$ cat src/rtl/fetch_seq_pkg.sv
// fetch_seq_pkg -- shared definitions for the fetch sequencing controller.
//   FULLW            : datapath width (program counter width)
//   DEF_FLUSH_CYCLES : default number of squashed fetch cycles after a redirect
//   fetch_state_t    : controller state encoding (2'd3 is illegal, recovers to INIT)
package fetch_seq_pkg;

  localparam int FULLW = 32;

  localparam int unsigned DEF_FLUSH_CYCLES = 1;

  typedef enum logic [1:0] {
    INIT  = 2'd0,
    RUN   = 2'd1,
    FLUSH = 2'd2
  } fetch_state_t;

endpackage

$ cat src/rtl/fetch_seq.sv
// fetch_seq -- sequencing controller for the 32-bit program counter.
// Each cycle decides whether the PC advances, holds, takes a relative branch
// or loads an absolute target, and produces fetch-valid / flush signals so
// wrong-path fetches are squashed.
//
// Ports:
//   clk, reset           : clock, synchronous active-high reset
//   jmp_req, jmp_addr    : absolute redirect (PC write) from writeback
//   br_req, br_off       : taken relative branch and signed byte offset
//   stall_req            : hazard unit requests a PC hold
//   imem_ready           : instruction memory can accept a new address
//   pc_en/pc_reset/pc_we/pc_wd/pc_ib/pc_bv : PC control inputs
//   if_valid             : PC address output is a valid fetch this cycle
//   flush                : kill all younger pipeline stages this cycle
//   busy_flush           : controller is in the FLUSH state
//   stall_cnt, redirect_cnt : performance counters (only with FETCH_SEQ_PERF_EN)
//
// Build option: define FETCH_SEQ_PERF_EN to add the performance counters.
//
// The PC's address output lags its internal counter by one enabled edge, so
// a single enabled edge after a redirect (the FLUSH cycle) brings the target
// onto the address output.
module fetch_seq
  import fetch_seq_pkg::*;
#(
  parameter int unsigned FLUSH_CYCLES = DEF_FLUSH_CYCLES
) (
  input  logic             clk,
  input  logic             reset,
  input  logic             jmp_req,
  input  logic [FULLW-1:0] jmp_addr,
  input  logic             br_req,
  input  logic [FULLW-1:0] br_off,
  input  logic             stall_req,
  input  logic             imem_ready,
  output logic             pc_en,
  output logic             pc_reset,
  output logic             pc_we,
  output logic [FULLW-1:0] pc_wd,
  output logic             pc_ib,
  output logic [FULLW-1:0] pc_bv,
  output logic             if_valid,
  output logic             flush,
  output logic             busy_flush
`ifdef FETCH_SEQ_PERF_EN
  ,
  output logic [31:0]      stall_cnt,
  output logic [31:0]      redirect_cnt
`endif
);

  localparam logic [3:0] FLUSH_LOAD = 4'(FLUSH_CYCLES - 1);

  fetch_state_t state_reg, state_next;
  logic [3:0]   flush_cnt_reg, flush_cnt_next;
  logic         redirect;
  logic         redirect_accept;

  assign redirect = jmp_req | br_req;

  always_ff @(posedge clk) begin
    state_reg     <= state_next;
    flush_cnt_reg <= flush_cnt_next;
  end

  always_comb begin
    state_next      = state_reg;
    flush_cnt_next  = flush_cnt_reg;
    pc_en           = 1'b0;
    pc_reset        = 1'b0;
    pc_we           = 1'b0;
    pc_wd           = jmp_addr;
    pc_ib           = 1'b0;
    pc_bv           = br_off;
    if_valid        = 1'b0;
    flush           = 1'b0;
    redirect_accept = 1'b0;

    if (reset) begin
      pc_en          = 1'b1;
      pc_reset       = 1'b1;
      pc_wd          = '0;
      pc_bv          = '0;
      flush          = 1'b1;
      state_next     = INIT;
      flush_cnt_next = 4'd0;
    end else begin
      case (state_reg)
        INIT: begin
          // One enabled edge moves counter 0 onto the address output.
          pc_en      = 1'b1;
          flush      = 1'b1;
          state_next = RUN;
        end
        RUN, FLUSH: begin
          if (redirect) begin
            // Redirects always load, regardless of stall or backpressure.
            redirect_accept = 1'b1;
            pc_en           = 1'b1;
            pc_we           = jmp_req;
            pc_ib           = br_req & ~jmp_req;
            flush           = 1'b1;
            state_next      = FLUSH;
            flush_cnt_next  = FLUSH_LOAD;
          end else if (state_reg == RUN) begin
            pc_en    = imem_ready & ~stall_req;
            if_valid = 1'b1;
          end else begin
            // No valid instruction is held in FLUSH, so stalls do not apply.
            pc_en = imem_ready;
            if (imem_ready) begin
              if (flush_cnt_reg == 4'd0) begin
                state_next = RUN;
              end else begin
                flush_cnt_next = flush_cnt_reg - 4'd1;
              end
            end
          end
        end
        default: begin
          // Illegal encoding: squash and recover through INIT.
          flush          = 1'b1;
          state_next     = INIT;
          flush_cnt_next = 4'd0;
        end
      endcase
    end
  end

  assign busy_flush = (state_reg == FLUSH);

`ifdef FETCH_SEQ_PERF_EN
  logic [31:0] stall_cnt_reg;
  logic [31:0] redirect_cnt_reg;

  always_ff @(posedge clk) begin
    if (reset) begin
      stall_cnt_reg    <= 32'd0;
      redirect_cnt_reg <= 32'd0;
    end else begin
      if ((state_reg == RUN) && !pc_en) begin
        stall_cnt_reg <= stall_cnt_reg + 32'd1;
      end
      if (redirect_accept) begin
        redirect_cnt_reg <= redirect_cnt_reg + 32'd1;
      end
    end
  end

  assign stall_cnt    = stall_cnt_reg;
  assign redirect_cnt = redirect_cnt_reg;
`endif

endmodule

══════════

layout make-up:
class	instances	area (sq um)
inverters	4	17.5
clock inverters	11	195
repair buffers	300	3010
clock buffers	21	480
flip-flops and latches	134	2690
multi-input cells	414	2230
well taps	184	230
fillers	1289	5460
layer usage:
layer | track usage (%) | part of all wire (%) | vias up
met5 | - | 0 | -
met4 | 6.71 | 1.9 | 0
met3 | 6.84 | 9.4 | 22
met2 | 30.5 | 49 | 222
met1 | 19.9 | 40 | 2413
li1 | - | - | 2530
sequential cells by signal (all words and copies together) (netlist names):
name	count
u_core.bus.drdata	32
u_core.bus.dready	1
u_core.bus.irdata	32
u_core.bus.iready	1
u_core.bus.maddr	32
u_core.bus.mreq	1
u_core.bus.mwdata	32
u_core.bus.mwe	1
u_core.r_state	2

══════════

• TASK TO CARRY OUT: Using the word "layer" as the filter, copy each matching line from the material.

• WRITTEN SOLUTION:
layer usage:
layer | track usage (%) | part of all wire (%) | vias up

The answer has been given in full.